Architecture & Scope
Layered architecture and scope rules for traditions and profiles.
OLS is layered. The core standard avoids forcing one tradition’s structure onto another. Tradition-specific details belong in profiles.
OLS Core
└── Christian Liturgical Core
└── Oriental Orthodox Core
├── EOTC Profile
├── Eritrean Orthodox Profile
├── Coptic Orthodox Profile
├── Syriac Orthodox Profile
├── Armenian Apostolic Profile
└── Malankara Orthodox Profile
Scope Object
{
"scope": {
"core": "christian-liturgical",
"family": "oriental-orthodox",
"tradition": "eotc",
"profile": "eotc.v1",
"status": "eotc-first",
"otherTraditionsSupported": [
"eritrean-orthodox",
"coptic-orthodox",
"syriac-orthodox",
"armenian-apostolic",
"malankara-orthodox"
]
}
}
Scope Rules
| Rule | Requirement |
|---|---|
| Core fields | MUST remain usable across Christian liturgical traditions. |
| Profile fields | MUST live under traditions.<namespace>. |
| EOTC-specific terms | MUST NOT be treated as universal Oriental Orthodox terms. |
| Local parish customs | SHOULD be encoded as variants or local custom overlays. |
| Teaching content | MUST distinguish explanation from liturgical text. |
Put Extensions at the Narrowest Scope
Keep portable fields at the entity root and place tradition-specific facts under the matching namespace.

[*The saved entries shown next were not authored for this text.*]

### src/hw/gfx_pkg.sv
`default_nettype none

package gfx_pkg;

    // bus and memory word
    localparam int WORD_W       = 32;
    localparam int PIX_W        = 4;
    localparam int PIX_PER_WORD = WORD_W / PIX_W;
    localparam int PIX_SEL_W    = $clog2(PIX_PER_WORD);

    // 800x600 display geometry
    localparam int HOR_PXL    = 800;
    localparam int VER_PXL    = 600;
    localparam int HSYNC_TIME = 120;
    localparam int HBACK_POCH = 64;
    localparam int HFRNT_POCH = 56;
    localparam int VSYNC_TIME = 6;
    localparam int VBACK_POCH = 23;
    localparam int VFRNT_POCH = 37;
    localparam int HTOL_TIME  = HSYNC_TIME + HBACK_POCH + HOR_PXL + HFRNT_POCH;
    localparam int VTOL_TIME  = VSYNC_TIME + VBACK_POCH + VER_PXL + VFRNT_POCH;
    localparam int HPXL_BEGIN = HSYNC_TIME + HBACK_POCH;
    localparam int VPXL_BEGIN = VSYNC_TIME + VBACK_POCH;
    localparam int TOL_PXL    = HOR_PXL * VER_PXL;

    // frame memory and bus map
    localparam int FRAME_WORDS = TOL_PXL / PIX_PER_WORD;
    localparam int ADDR_W      = 16;
    localparam int SCROLL_ADDR = FRAME_WORDS;
    localparam int CNT_W       = $clog2(TOL_PXL);

    localparam logic SYNC_POL = 1'b1;

    localparam int RGB_W = 12;

    // fixed 16 color table, 4 bits per channel
    localparam logic [RGB_W-1:0] PALETTE [0:15] = '{
        12'h000, 12'h00a, 12'h0a0, 12'h0aa,
        12'ha00, 12'ha0a, 12'ha50, 12'haaa,
        12'h555, 12'h55f, 12'h5f5, 12'h5ff,
        12'hf55, 12'hf5f, 12'hff5, 12'hfff
    };

endpackage

`default_nettype wire
### src/hw/pixel_addr.sv
`timescale 1ns/1ps
`default_nettype none

module pixel_addr
    import gfx_pkg::*;
(
    input  wire logic [CNT_W-1:0]  pix_cnt_i,
    input  wire logic [ADDR_W-1:0] scroll_i,
    output logic      [ADDR_W-1:0] mem_addr_o
);

    logic [ADDR_W-1:0] cur_word;
    logic [ADDR_W:0]   sum;

    // word holding the pixel now on screen
    assign cur_word = ADDR_W'(pix_cnt_i >> PIX_SEL_W);

    // fetch one word ahead, both terms stay below FRAME_WORDS
    assign sum = {1'b0, cur_word} + {1'b0, scroll_i} + (ADDR_W + 1)'(1);

    always_comb begin
        if (sum >= (ADDR_W + 1)'(FRAME_WORDS)) begin
            mem_addr_o = ADDR_W'(sum - (ADDR_W + 1)'(FRAME_WORDS));
        end else begin
            mem_addr_o = sum[ADDR_W-1:0];
        end
    end

endmodule

`default_nettype wire

### config.mk
export PLATFORM = sky130hd
export DESIGN_NAME = pixel_addr
export DESIGN_NICKNAME = d
export VERILOG_FILES = /design/src/hw/gfx_pkg.sv /design/src/hw/pixel_addr.sv
export SDC_FILE = /design/constraint.sdc
export NUM_CORES = 1
export LEC_CHECK = 0
export BUFFER_PORTS_ARGS = -buffer_cell sky130_fd_sc_hd__buf_4
export CORE_MARGIN = 5
export CORE_UTILIZATION = 52
export DETAILED_ROUTE_END_ITERATION = 16
export PLACE_DENSITY = 0.85
export SETUP_SLACK_MARGIN = 0.02
export SLEW_MARGIN = 20
export SYNTH_ARGS = -nofsm -noshare
export SYNTH_HDL_FRONTEND = slang
export SYNTH_SLANG_ARGS = --single-unit
### constraint.sdc
create_clock -name vclk -period 4.4
set_clock_uncertainty 0.1 [all_clocks]
set_input_delay 0.44 -clock vclk [all_inputs]
set_output_delay 0.44 -clock vclk [all_outputs]
set_load 0.01 [all_outputs]
# Word-level counts from Yosys, hierarchy flattened
# Cells that the tools add are included.
# Widths: inputs -> output; s select.
[totals] ff_bits=0 wordCells=5 input_bits=35
[classes] add_sub_neg=3 order_cmp=1 mux=1
[op_table] operator="$add 16x16->17" n=1
[op_table] operator="$add 17x1->17 const B" n=1
[op_table] operator="$ge 17x16->1 const B" n=1
[op_table] operator="$mux 16" n=1
[op_table] operator="$sub 16x16->16 const B" n=1

# Longest topological paths before layout
[logic_depth] ltp_word=4 ltp_mapped=12 ltp_nobuf=12

# Worst setup path before layout
# OpenSTA, ideal clock, no wires.
[synth_timing] path_type="input to output" startpoint="in pix_cnt_i[3]" endpoint="out mem_addr_o[6]" required_time_ps=3860 cell_stages=12 t_arrival_ps=3328 setup_slack_ps=532 n_path_buf=0 path_cell_list="inv_1 > ha_1 > inv_1 > fa_1 > a21o_1 > a221o_2 > mux2_4 > or2_4 > a2111o_1 > a311o_1 > o21ai_2 > mux2_4"
[synth_between] elab_chain_cells=4 elab_cells_between_ends=5 classes_between="3 x add/sub; 1 x order compare; 1 x mux"
[synth_lines] item="start: declaration" line="pixel_addr.sv:7" source="input wire logic [CNT_W-1:0] pix_cnt_i,"
[synth_lines] item="$add 16x16->17 *" line="pixel_addr.sv:19" source="assign sum = {1'b0, cur_word} + {1'b0, scroll_i} + (ADDR_W + 1)'(1);"
[synth_lines] item="$add 17x1->17 *" line="pixel_addr.sv:19"
[synth_lines] item="$sub 16x16->16 or $ge 17x16->1 (tied branches)" line="pixel_addr.sv:23, pixel_addr.sv:22"
[synth_lines] item="$mux 16 *" line="pixel_addr.sv:22" source="if (sum >= (ADDR_W + 1)'(FRAME_WORDS)) begin"
[synth_lines] item="end: declaration" line="pixel_addr.sv:9" source="output logic [ADDR_W-1:0] mem_addr_o"
# Every way passes the cells marked *; elsewhere a longest branch is shown, timed or not.

# Final worst setup path
# Same ends and word-level chain as after synthesis.

==> impl_metrics.toml <==
[timing]
slew_headroom_pct = 58.9
worstMarginPinSlew_ns = 0.611
setup_viol = 0
drv_slew = 0
post-route-period-util_pct = 97.1
tns_ns = 0
layout_min_cycle_time_ns = 4.27
max_freq_ghz = 0.234
hold_viol_final = 0
postLayoutSetupSlackWorst_ns = 0.127
rsz0062_at_grt = "false"

[layout]
nClkBuffers = 0
seq_area_sq_um = 0
final_cell_count_no_fill = 256
diodes = 0
seq_cell_count = 0
postLayoutCoreUtil_pct = 69.9
fill_cells = 197
multi_input_area_sq_um = 1230
final_layout_size_suffix_gt1_share_pct = 30.1
layout.nets = 281
area_delta_synth_final_pct = 31.8

[placed_design]
hpwl_mm = 3.02
dp.cells = 256
pre_cts_ws_ns = 0.0781
globalplace.congestion = 0.805
place.port_buffers = 48

[flow_run]
timing.max_cap.violations = 0

[synth]
yosys_warnings = 0
ys_seq_area_share_pct = 0
syn_avg_cell_area_sq_um = 7.06
synth_nets = 234
synth_cell_types = 52
syn-cell-area_sq_um = 1280
syn_inst = 181

[worst_setup_path]
cp.arrival_ns = 3.73
crit_required_ns = 3.86
crit_fanout = 7
end_kind = "output port"
cp-start-kind = "input port"
crit_type = "in2out"

[route]
drc = 0
post_drt_wl_per_cell_um = 13.7
via_count = 1537
viasPerCell = 6.00
wl_mm = 3.50
drt_iter0_markers = 55
ant_nets = 0
first_pass_iters = 4

[grt]
antenna_found_initial = 0
grt_pass1_vias = 1493
globalRouteOverflowTotal = 0
grtUsageTotal_pct = 20.6
grt_pass1_wl_mm = 6.07
grt_max_degree = 12

[die]
dieArea_sq_um = 3550
ios = 51
die_h_um = 59.6
core_area_sq_um = 2410
floorplan.initialDensity_pct = 53.1
std_cell_rows = 18
dieWidth_um = 59.6

[power_and_ir_drop]
p_per_area_nw_per_um2 = 254
ir_worst_vdd_mv = 0.202
total_leakage_power_nw = 0.790
finalPower_mw = 0.429

[min_path]
hp-class = "in2out"

[run_status]
status = "completed"

[clock_network]
cts-hold-fix-buffers = 0
cts_setup_buffers = 0
-- through the flow --
step                cell area, sq um  hold WS (ns)
finish                          1690          1.18
global route                    1690          1.22
CTS                             1670          1.17
detailed placement              1670          1.17
global placement                1670          1.15
floorplan                       1280         0.978
-- routing by layer --
metal / up-vias / wire length, um / GRT usage (%)
li1: 780 / - / -
met1: 687 / 1480 / 26.7
met2: 61 / 1770 / 38.2
met3: 9 / 198 / 0.218
met4: 0 / 57 / 3.80
met5: - / 0 / 0
-- cells in the mapped netlist, types with 2 or more instances --
master	number	area, sq um
inv_1	7	26.3
nor2b_1	2	12.5
a21oi_1	16	80.1
clkbuf_1	4	15.0
o21ai_0	10	50.1
a31oi_1	2	12.5
and2_1	3	18.8
o211ai_1	5	37.5
o31ai_1	2	15.0
nand4_1	4	25.0
nand2b_1	2	12.5
mux2_4	2	30.0
nor3b_1	2	15.0
nor2_1	14	52.6
o2111ai_1	2	17.5
and3_2	2	15.0
a21o_1	6	45.0
xnor2_1	9	78.8
nand2_1	15	56.3
buf_4	2	15.0
nor4_1	2	12.5
ha_1	17	213
o21a_1	3	22.5
o21ai_1	4	20.0
or3_1	3	18.8
mux2i_1	2	20.0
and3_1	4	25.0
nor3_1	2	10.0
nand3_1	4	20.0
xor2_1	7	61.3
-- final cells by class --
cell class	count	share of cell area, %
inverters	7	1.56
well taps	30	2.23
repair buffers	52	23.2
multi-input cells	167	73.1
-- repair_timing --
action / 4_1_cts / 5_1_grt
gates resized for setup: 0 / 4
endpoints found under the setup margin: 0 / 1
hold endpoints to repair: 0 / 0
-- cell usage in the layout (no fill, tap or decap), types with 2 or more instances in the layout --
cell,n
nand2b_1,2
xnor2_1,9
or3_1,3
nor3_1,2
and3_2,2
o21ai_0,10
and2_1,3
buf_4,52
o21a_1,3
o2111ai_1,2
mux2_4,2
o21ai_1,4
a21o_1,6
xor2_1,7
nand4_1,4
nand3_1,4
nor3b_1,2
inv_1,7
nand2_1,15
a31oi_1,2
nor2_1,14
a21oi_1,16
o31ai_1,2
mux2i_1,2
ha_1,16
nor4_1,2
and3_1,4
o211ai_1,5
nor2b_1,2
-- path summary, 6_finish.rpt --
kind | start | to | slack (ns) | cells after the start
worst max-delay path | pix_cnt_i[3] | mem_addr_o[6] | 0.13 | 14
worst min-delay path | scroll_i[1] | mem_addr_o[1] | 1.18 | 3
-- power by group --
part	internal [mW]	switching (mW)	leakage [nW]
logic	0.210	0.218	0.790
registers	0	0	0
clock network	0	0	0
-- kinds of logic after synthesis --
logic type,Yosys count,share of synthesized area (%)
xor+xnor,16,11.0
fa+ha+maj,18,18.2
compound gates,65,35.2
mux,4,3.91
buf+inv,14,4.79
simple gates,64,26.9
-- worst max-delay path, stage by stage --
cell	delay, ns
buf_4	0.10
inv_1	0.05
ha_1	0.17
inv_1	0.06
fa_2	0.34
a21o_1	0.21
a221o_2	0.41
mux2_4	0.33
or2_4	0.27
a2111o_1	0.29
a311o_2	0.48
o21ai_4	0.11
mux2_4	0.32
buf_4	0.14
(Power assumes the default switching activity.)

For example, the role type remains reusable while sanctuary access belongs to the EOTC profile:
{
"id": "role-deacon",
"type": "deacon",
"labels": { "en": "Deacon" },
"traditions": {
"eotc": {
"nativeTitle": "Diyaqon",
"sanctuaryAccess": ["qene_mahlet", "qeddest"]
}
}
}
Consumers that do not implement traditions.eotc can still understand the core role. Profile-aware consumers can apply the additional access rules.
Do not duplicate or redefine a core field inside a profile namespace. If a profile needs different semantics, define a new namespaced field and document the relationship explicitly.